An element of “On the Road” which I found to be very interesting is that Sal seems to be most happy when he’s traveling to a new place. Like most people today, Sal does not seem to particularly enjoy the process of travel itself. He becomes frustrated when he’s stranded and no one will pick him up, as in Stuart, Iowa, and he often grows impatient of waiting and splurges for a bus ticket. However, even though he is sometimes discouraged by the difficulties of hitchhiking, as anyone probably would be, the hope of where he is going and belief that a great place and experience lie ahead seem to inspire Sal to keep going. He seems to believe that if he can just reach his destination everything will come together for him and make sense.
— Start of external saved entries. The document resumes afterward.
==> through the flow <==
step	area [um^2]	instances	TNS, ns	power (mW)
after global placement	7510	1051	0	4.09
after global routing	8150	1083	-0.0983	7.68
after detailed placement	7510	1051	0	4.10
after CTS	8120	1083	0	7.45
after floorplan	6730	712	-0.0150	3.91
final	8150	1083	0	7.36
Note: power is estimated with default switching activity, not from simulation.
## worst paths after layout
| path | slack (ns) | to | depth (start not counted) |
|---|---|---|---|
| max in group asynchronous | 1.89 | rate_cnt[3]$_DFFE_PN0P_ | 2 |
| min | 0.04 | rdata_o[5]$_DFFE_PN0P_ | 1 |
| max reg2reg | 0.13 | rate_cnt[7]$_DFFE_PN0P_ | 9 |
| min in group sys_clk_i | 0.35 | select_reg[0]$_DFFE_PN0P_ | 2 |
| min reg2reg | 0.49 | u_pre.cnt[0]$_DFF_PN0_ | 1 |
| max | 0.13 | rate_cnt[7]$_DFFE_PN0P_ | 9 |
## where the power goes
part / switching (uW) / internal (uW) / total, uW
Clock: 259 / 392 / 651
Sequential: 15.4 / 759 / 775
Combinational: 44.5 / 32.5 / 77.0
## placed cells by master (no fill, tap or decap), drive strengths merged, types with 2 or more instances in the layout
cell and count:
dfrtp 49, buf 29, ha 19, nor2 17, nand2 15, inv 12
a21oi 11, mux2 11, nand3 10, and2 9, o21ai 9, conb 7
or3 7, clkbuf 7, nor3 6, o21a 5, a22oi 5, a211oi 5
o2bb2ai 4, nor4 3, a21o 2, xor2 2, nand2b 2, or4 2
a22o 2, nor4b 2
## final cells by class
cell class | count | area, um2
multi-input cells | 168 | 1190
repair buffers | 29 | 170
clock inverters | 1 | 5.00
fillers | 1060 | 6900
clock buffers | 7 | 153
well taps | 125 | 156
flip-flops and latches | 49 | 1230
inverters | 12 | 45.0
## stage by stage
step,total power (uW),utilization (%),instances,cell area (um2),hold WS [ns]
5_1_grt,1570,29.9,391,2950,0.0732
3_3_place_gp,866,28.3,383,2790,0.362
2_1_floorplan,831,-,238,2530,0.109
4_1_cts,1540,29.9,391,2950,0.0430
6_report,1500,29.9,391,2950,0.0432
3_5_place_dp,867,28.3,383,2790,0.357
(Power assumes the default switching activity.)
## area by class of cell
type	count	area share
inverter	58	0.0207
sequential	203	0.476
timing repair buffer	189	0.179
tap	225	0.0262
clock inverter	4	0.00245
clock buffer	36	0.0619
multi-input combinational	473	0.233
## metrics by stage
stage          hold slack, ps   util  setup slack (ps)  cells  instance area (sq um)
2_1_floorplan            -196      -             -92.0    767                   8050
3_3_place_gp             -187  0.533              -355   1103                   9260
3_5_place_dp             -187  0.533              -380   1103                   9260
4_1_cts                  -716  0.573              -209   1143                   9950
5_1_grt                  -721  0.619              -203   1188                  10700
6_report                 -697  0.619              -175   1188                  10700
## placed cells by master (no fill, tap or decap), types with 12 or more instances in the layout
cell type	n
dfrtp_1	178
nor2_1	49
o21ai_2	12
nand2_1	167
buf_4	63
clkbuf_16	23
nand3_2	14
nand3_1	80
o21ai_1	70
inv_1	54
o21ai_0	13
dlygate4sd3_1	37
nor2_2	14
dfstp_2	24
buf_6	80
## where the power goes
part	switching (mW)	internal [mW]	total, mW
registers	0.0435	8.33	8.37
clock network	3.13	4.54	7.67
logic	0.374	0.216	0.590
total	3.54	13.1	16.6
==> src/aac_consts.vh <==
// Constants shared by the converter alert and power control block.
`ifndef AAC_CONSTS_VH
`define AAC_CONSTS_VH

// Register word addresses on the Avalon-MM slave.
`define AAC_ADDR_RESULT    6'h00
`define AAC_ADDR_CHSEL     6'h01
`define AAC_ADDR_CONFIG    6'h02
`define AAC_ADDR_ALERT     6'h03
`define AAC_ADDR_STATUS    6'h04
`define AAC_ADDR_HI_BASE   6'h08
`define AAC_ADDR_LO_BASE   6'h0C
`define AAC_ADDR_HYST_BASE 6'h10

// Configuration register field positions.
`define AAC_CFG_REF    0
`define AAC_CFG_SLEEP  1
`define AAC_CFG_POL    3
`define AAC_CFG_AEN    4
`define AAC_CFG_BUSY   5
`define AAC_CFG_DRIVE  6
`define AAC_CFG_LATCH  7
`define AAC_CFG_SWRST  9

// Reset values.
`define AAC_CFG_RESET   10'h000
`define AAC_HI_RESET    9'h1FF
`define AAC_LO_RESET    9'h000
`define AAC_HYST_RESET  9'h1FF
`define AAC_CHSEL_RESET 2'h0

// Timing, in nanoseconds at the printed figures, and derived cycle counts.
`define AAC_CLK_MHZ       100
`define AAC_CONV_TIME_NS  600
`define AAC_PULSE_GAP_NS  2000
`define AAC_PWRUP_TIME_NS 1000
`define AAC_CONV_CYC      ((`AAC_CONV_TIME_NS * `AAC_CLK_MHZ) / 1000)
`define AAC_GAP_CYC       ((`AAC_PULSE_GAP_NS * `AAC_CLK_MHZ + 999) / 1000)
`define AAC_PWRUP_CYC     ((`AAC_PWRUP_TIME_NS * `AAC_CLK_MHZ) / 1000)
`define AAC_INIT_PULSES   66

`endif

==> src/aac_chan_alert.v <==
// Per-channel upper and lower bound alert flags with hysteresis and latching.
`timescale 1ns/1ps
module aac_chan_alert (
  input  wire       mclk_in,
  input  wire       rst_in,
  input  wire       ce_in,
  input  wire       eval_in,
  input  wire [8:0] value_in,
  input  wire [8:0] upper_in,
  input  wire [8:0] lower_in,
  input  wire [8:0] hyst_in,
  input  wire       latch_in,
  input  wire       clear_in,
  output reg        hi_flag_out,
  output reg        lo_flag_out
);
  reg        hi_sticky_reg;
  reg        lo_sticky_reg;
  wire       hi_set;
  wire       lo_set;
  wire       hi_release;
  wire       lo_release;
  wire [9:0] hi_thresh;
  wire [9:0] lo_thresh;

  // Thresholds kept one bit wider so the sum cannot wrap and an underflowed difference shows in the top bit.
  assign hi_thresh  = {1'b0, upper_in} - {1'b0, hyst_in};
  assign lo_thresh  = {1'b0, lower_in} + {1'b0, hyst_in};
  assign hi_set     = eval_in && (value_in > upper_in);
  assign lo_set     = eval_in && (value_in < lower_in);
  // An underflowed upper threshold can never be crossed, so the flag then waits for a read.
  assign hi_release = eval_in && !hi_thresh[9] && ({1'b0, value_in} < hi_thresh);
  assign lo_release = eval_in && ({1'b0, value_in} > lo_thresh);

  // A new violation beats a clear in the same cycle so no event is lost.
  always @(posedge mclk_in or posedge rst_in) begin
    if (rst_in) begin
      hi_flag_out   <= 1'b0;
      lo_flag_out   <= 1'b0;
      hi_sticky_reg <= 1'b0;
      lo_sticky_reg <= 1'b0;
    end else if (ce_in) begin
      if (hi_set) begin
        hi_flag_out   <= 1'b1;
        hi_sticky_reg <= latch_in;
      end else if (clear_in) begin
        hi_flag_out <= 1'b0;
      end else if (hi_release && !hi_sticky_reg) begin
        hi_flag_out <= 1'b0;
      end
      if (lo_set) begin
        lo_flag_out   <= 1'b1;
        lo_sticky_reg <= latch_in;
      end else if (clear_in) begin
        lo_flag_out <= 1'b0;
      end else if (lo_release && !lo_sticky_reg) begin
        lo_flag_out <= 1'b0;
      end
    end
  end
endmodule // aac_chan_alert
### config.mk
export PLATFORM = sky130hd
export DESIGN_NAME = sdm_handler
export DESIGN_NICKNAME = d
export VERILOG_FILES = /design/src/sdm_pkg.sv /design/src/sdm_handler.sv /design/src/sdm_buf.sv
export VERILOG_INCLUDE_DIRS = /design/src
export SDC_FILE = /design/constraint.sdc
export NUM_CORES = 1
export LEC_CHECK = 0
export ABC_AREA = 1
export BUFFER_PORTS_ARGS = -buffer_cell sky130_fd_sc_hd__buf_2
export CORE_ASPECT_RATIO = 1.25
export CORE_UTILIZATION = 36
export CTS_CLUSTER_DIAMETER = 50
export CTS_CLUSTER_SIZE = 14
export DETAILED_ROUTE_END_ITERATION = 6
export SLEW_MARGIN = 20
export SYNTH_ARGS = -nofsm -noshare
export SYNTH_HDL_FRONTEND = slang
export SYNTH_SLANG_ARGS = --single-unit
### constraint.sdc
create_clock -name clk -period 5.1 [get_ports clk]
set_input_delay 1.02 -clock clk [delete_from_list [all_inputs] [get_ports clk]]
set_output_delay 1.02 -clock clk [all_outputs]
set_load 0.02 [all_outputs]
However, once Sal does reach a destination his happiness there seems to be short lived before he has a new desire and feels the need to travel again. For example at the beginning of the book all Sal wants is to get to Denver and be reunited with his old gang. He spends all his money and goes without sleep just to get to Denver as quickly as possible, and the whole time he is happy and fully of hope and excitement about his destination. When he returns from the trip into the mountains with his friends Sal comments, “I was itching to get on to San Francisco” (56). Shortly after he travels to San Francisco and again is full of excitement on his trip there, but after a while he is again eager to move on. “There is something brown and holy about the East; and California is white like washlines and emptyheaded- at least that’s what I thought then” (79). He then hatches a plan to hitchhike back East.

It seems like Sal is constantly searching for something more or new, never being quite satisfied with his location and always wanting to go further. He is very eager traveler, preferring to be on the journey hopeful and excited as opposed to actually at the destination. I think the character of Sal points to the possibility that the actual process of travel itself is more important than the destination. When traveling it’s easy to focus on the destination, where we will end up. However, I think the fact that Sal is happiest “on the road,” as suggested by the title, challenges this practice and points to the fact that travel is an active process and journey, so we don’t just learn from the conclusion but from all parts of the experience. Furthermore, the work seems to suggest that part of being human is constantly moving forward and traveling as opposed to becoming stagnant and staying in a single place in life.